NORWALK—Senate Majority Leader Bob Duff (D-Norwalk) today joined the chorus of criticism being heaped on the new ABC sitcom “American Housewife” for its denigrating portrayal of Norwalk residents—particularly students—who are supposed to serve as some sort of foil to the snobby and grasping Westport characters portrayed on the show.
The website NorwalkDailyVoice.com reports that the City of Norwalk has been referenced at least eight times on the show, including in a recent October 29 Halloween episode where the daughter of the main character dresses as a pregnant-looking high schooler and tells her mother that she and her Westport girlfriends are all dressing as “Norwalk prom girls.”
Sen. Duff has written a letter (attached) to ABC Entertainment Group President Channing Dungey asking ABC to cease its attacks on Norwalk and to issue an apology to the nearly 90,000 people who call Norwalk their home.
“I am writing to you as a fifth generation resident of Norwalk, the father of a Norwalk High School student, and as the state senator for the 25th Senatorial District, which includes the City of Norwalk,” Sen. Duff wrote Dungey on November 21. “Norwalk is a diverse city with our students coming from all walks of life and all over the world. To be targeted by an entity owned by the Disney Corporation is uncalled for. Your company supposedly preaches family values and claims to be family friendly. I’d like to know how many of your writers have actually ever been to Norwalk.”
“American Housewife” debuted on ABC on October 11, 2016 and has just begun its second season. ABC describes the sitcom as “a confident, unapologetic wife and mother of three raises her flawed family in the wealthy town of Westport, Connecticut, filled with ‘perfect’ mommies and their ‘perfect’ offspring.”
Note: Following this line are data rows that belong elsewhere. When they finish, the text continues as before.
`src/hw/cpuPkg.sv`:
```
`default_nettype none

package cpuPkg;

    localparam int WORD_SIZE  = 16;
    localparam int NUM_REGS   = 4;
    localparam int MEM_WORDS  = 256;
    localparam int MEM_ADDR_W = $clog2(MEM_WORDS);

    typedef logic [WORD_SIZE-1:0] word_t;
    typedef logic [$clog2(NUM_REGS)-1:0] regIdx_t;

    // JAL and JRL write their return address here
    localparam regIdx_t LINK_REG = 2'd2;

    localparam logic [3:0] OP_BNE   = 4'd0;
    localparam logic [3:0] OP_BEQ   = 4'd1;
    localparam logic [3:0] OP_BGZ   = 4'd2;
    localparam logic [3:0] OP_BLZ   = 4'd3;
    localparam logic [3:0] OP_ADI   = 4'd4;
    localparam logic [3:0] OP_ORI   = 4'd5;
    localparam logic [3:0] OP_LHI   = 4'd6;
    localparam logic [3:0] OP_LWD   = 4'd7;
    localparam logic [3:0] OP_SWD   = 4'd8;
    localparam logic [3:0] OP_JMP   = 4'd9;
    localparam logic [3:0] OP_JAL   = 4'd10;
    localparam logic [3:0] OP_RTYPE = 4'd15;

    localparam logic [5:0] FN_ADD = 6'd0;
    localparam logic [5:0] FN_SUB = 6'd1;
    localparam logic [5:0] FN_AND = 6'd2;
    localparam logic [5:0] FN_ORR = 6'd3;
    localparam logic [5:0] FN_NOT = 6'd4;
    localparam logic [5:0] FN_TCP = 6'd5;
    localparam logic [5:0] FN_SHL = 6'd6;
    localparam logic [5:0] FN_SHR = 6'd7;
    localparam logic [5:0] FN_JPR = 6'd25;
    localparam logic [5:0] FN_JRL = 6'd26;
    localparam logic [5:0] FN_WWD = 6'd28;
    localparam logic [5:0] FN_HLT = 6'd29;

    typedef struct packed {
        logic [3:0] opcode;
        regIdx_t    rs;
        regIdx_t    rt;
        regIdx_t    rd;
        logic [5:0] func;
    } rType_t;

    typedef struct packed {
        logic [3:0] opcode;
        regIdx_t    rs;
        regIdx_t    rt;
        logic [7:0] imm;
    } iType_t;

    typedef struct packed {
        logic [3:0]  opcode;
        logic [11:0] target;
    } jType_t;

    typedef union packed {
        rType_t rType;
        iType_t iType;
        jType_t jType;
    } instr_u;

    typedef enum logic [3:0] {
        ALU_ADD, ALU_SUB, ALU_AND, ALU_OR, ALU_NOT, ALU_TCP, ALU_SHL, ALU_SHR, ALU_PASS_B
    } aluOp_e;

    typedef struct packed {
        logic regWrite, memToReg, memWrite, memRead, wwd;
        logic isBranch, isJumpReg, isJumpImm, isLink, isHalt;
        logic aluSrcImm, useRs, useRt;
    } ctrl_t;

    typedef enum logic [1:0] {FWD_REG, FWD_EXMEM, FWD_MEMWB} fwdSel_e;

    // pcNext is the address of the following instruction
    typedef struct packed {
        logic   valid;
        word_t  pcNext;
        instr_u instr;
    } ifId_t;

    typedef struct packed {
        logic    valid;
        ctrl_t   ctrl;
        word_t   pcNext;
        instr_u  instr;
        word_t   rsData;
        word_t   rtData;
        word_t   imm;
        regIdx_t rd;
    } idEx_t;

    typedef struct packed {
        logic    valid;
        ctrl_t   ctrl;
        word_t   aluOut;
        word_t   storeData;
        regIdx_t rd;
    } exMem_t;

    typedef struct packed {
        logic    valid;
        ctrl_t   ctrl;
        word_t   aluOut;
        word_t   memData;
        regIdx_t rd;
    } memWb_t;

    // Everything the hazard unit looks at
    typedef struct packed {
        regIdx_t exRs, exRt, memRd, wbRd, idRs, idRt, exRd;
        logic    exUseRs, exUseRt, memRegWrite, wbRegWrite;
        logic    idUseRs, idUseRt, exMemRead;
    } hazSrc_t;

endpackage

`default_nettype wire

```
`src/hw/regFile.sv`:
```
`default_nettype none

module regFile
    import cpuPkg::*;
(
    input  wire logic    clk,
    input  wire logic    rstN,
    input  wire regIdx_t rdIdxA,
    input  wire regIdx_t rdIdxB,
    output word_t        rdDataA,
    output word_t        rdDataB,
    input  wire regIdx_t wrIdx,
    input  wire word_t   wrData,
    input  wire logic    wrEn
);

    word_t regs [NUM_REGS];

    always_ff @(posedge clk) begin
        if (!rstN) begin
            for (int i = 0; i < NUM_REGS; i++) begin
                regs[i] <= '0;
            end
        end else if (wrEn) begin
            regs[wrIdx] <= wrData;
        end
    end

    // Writeback data seen by decode in the same cycle
    assign rdDataA = (wrEn && wrIdx == rdIdxA) ? wrData : regs[rdIdxA];
    assign rdDataB = (wrEn && wrIdx == rdIdxB) ? wrData : regs[rdIdxB];

endmodule

`default_nettype wire

```
===== config.mk =====
export PLATFORM = sky130hd
export DESIGN_NAME = quplsDecodeTop
export DESIGN_NICKNAME = d
export VERILOG_FILES = /design/src/rtl/quplsPkg.sv /design/src/rtl/quplsDecodeSwap.sv /design/src/rtl/quplsDecodeImm.sv /design/src/rtl/quplsDecodeOp.sv /design/src/rtl/quplsInstrQueue.sv /design/src/rtl/quplsDecodeStage.sv /design/src/rtl/quplsDecodeTop.sv
export SDC_FILE = /design/constraint.sdc
export NUM_CORES = 1
export LEC_CHECK = 0
export ABC_CLOCK_PERIOD_IN_PS = 7300
export BUFFER_PORTS_ARGS = -buffer_cell sky130_fd_sc_hd__buf_4
export CAP_MARGIN = 20
export CORE_ASPECT_RATIO = 0.5
export CORE_MARGIN = 10
export CORE_UTILIZATION = 55
export CTS_CLUSTER_DIAMETER = 150
export CTS_CLUSTER_SIZE = 28
export DETAILED_ROUTE_END_ITERATION = 12
export PLACE_DENSITY = 0.77
export SLEW_MARGIN = 30
export SYNTH_ARGS = -nofsm -noshare
export SYNTH_HDL_FRONTEND = slang
export SYNTH_HIERARCHICAL = 1
export SYNTH_SLANG_ARGS = --single-unit

===== constraint.sdc =====
create_clock -name clk -period 7.3 [get_ports clk]
set_input_delay 0.73 -clock clk [delete_from_list [all_inputs] [get_ports clk]]
set_output_delay 0.73 -clock clk [all_outputs]
set_load 0.005 [all_outputs]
“American Housewife” has received mixed reviews from critics. Rotten Tomatoes, which describes itself as “the leading online aggregator of movie and TV show reviews from professional critics,” gives “American Housewife” a failing grade of 6.05 on a scale of 1-10, and notes that while the show “is boosted by a strong and enjoyable lead performance . . . (that) performance alone strains to sustain an excessively quirky show that relies too heavily on stereotypes.”
The website WesportNow.com reports that Kenny Schwartz, a 1985 graduate of Staples High School in Westport, is an executive producer of “American Housewife” and that the lead male actor on the show, Diedrich Bader, is married to actress Dulcy Rogers, who is a 1982 Staples High grad.
Various Norwalk officials have written ABC voicing their opposition to the portrayal of Norwalk residents on the show, and an online petition has been launched to encourage ABC to stop the Norwalk insults: www.stoptheinsults.com.